Task prompt: A line below contains "action / CTS / global route", and a later one contains "-12,6 +12,7 @@". Repeat both, with every line between them, exactly.

Source material:

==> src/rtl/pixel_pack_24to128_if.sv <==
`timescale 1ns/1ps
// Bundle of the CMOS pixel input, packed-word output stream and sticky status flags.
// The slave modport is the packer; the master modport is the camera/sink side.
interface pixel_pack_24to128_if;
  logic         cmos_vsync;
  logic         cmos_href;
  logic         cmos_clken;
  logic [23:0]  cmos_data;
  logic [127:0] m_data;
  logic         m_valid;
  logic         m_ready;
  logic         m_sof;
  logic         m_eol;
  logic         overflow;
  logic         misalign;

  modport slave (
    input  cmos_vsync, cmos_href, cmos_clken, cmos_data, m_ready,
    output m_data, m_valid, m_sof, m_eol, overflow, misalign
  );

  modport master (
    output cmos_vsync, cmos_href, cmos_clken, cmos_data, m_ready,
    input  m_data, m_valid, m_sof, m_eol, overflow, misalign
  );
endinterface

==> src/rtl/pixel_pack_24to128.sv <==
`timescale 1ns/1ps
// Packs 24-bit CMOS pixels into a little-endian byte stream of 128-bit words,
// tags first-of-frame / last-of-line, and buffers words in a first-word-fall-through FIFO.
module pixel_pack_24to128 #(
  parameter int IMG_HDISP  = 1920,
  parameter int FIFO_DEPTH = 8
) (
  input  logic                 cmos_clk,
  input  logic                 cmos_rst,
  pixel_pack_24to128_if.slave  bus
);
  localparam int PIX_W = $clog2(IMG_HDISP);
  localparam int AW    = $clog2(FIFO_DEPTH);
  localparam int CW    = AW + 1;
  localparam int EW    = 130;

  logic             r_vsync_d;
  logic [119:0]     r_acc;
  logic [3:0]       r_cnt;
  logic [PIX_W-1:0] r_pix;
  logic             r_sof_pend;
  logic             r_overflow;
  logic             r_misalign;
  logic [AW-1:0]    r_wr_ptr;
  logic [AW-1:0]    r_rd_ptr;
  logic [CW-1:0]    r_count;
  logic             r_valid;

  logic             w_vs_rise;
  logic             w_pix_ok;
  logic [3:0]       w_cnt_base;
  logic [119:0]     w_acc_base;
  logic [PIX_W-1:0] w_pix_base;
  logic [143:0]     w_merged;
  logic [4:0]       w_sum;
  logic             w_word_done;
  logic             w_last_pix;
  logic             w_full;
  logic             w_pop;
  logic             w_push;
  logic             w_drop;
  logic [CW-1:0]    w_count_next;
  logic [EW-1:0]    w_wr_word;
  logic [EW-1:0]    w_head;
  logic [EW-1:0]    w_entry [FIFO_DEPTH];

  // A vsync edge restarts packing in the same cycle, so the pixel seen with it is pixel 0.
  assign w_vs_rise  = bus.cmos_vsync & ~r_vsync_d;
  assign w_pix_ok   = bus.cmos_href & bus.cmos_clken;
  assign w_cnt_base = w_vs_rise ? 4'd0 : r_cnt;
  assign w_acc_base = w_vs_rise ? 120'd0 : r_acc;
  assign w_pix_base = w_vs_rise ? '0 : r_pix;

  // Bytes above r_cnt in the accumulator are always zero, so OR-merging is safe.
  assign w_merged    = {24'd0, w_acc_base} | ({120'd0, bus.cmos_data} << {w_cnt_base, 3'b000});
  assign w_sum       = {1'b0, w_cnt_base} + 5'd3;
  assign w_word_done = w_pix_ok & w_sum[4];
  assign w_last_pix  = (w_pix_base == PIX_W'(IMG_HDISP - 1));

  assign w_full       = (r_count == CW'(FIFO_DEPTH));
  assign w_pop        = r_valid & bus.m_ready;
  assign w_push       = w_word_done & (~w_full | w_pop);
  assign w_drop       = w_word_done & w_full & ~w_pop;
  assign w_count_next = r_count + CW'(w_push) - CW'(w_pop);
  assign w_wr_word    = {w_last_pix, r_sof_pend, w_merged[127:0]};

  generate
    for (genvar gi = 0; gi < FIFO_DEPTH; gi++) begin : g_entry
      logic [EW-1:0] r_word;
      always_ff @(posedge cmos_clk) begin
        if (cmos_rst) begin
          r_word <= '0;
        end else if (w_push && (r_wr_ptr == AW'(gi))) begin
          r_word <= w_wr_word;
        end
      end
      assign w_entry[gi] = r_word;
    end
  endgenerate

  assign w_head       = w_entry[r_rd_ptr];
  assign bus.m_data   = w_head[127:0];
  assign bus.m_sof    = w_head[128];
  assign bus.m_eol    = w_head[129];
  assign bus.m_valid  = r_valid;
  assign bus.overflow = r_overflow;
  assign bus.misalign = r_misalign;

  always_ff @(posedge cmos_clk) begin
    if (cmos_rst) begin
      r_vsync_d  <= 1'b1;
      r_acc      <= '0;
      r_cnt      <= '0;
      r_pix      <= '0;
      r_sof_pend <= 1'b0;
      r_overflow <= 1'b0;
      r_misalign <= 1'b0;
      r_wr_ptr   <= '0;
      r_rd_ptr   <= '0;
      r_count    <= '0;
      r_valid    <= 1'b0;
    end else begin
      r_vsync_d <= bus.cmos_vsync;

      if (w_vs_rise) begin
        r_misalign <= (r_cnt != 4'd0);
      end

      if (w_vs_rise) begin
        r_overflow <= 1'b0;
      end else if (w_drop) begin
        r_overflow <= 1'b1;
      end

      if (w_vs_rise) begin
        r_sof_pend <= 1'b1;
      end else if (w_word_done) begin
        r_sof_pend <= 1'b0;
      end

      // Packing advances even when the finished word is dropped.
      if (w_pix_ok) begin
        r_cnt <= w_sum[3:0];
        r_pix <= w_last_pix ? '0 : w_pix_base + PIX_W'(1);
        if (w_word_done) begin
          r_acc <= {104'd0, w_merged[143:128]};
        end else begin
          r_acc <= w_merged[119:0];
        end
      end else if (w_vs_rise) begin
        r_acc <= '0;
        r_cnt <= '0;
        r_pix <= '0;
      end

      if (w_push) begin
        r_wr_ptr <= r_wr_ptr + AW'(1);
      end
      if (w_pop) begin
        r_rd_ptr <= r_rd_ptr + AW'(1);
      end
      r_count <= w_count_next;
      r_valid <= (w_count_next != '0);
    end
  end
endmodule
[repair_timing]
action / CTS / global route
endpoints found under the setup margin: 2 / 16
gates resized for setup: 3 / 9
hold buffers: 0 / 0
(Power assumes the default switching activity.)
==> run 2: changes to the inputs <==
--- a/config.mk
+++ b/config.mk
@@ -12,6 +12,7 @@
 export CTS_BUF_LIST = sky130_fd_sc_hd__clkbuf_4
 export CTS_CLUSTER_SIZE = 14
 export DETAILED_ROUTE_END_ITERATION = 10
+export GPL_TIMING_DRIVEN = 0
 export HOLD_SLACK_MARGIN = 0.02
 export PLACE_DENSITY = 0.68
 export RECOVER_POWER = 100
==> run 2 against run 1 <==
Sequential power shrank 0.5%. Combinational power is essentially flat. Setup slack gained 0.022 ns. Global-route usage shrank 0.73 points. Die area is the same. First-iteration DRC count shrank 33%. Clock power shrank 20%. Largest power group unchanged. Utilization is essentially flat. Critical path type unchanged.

Task output:
action / CTS / global route
endpoints found under the setup margin: 2 / 16
gates resized for setup: 3 / 9
hold buffers: 0 / 0
(Power assumes the default switching activity.)
==> run 2: changes to the inputs <==
--- a/config.mk
+++ b/config.mk
@@ -12,6 +12,7 @@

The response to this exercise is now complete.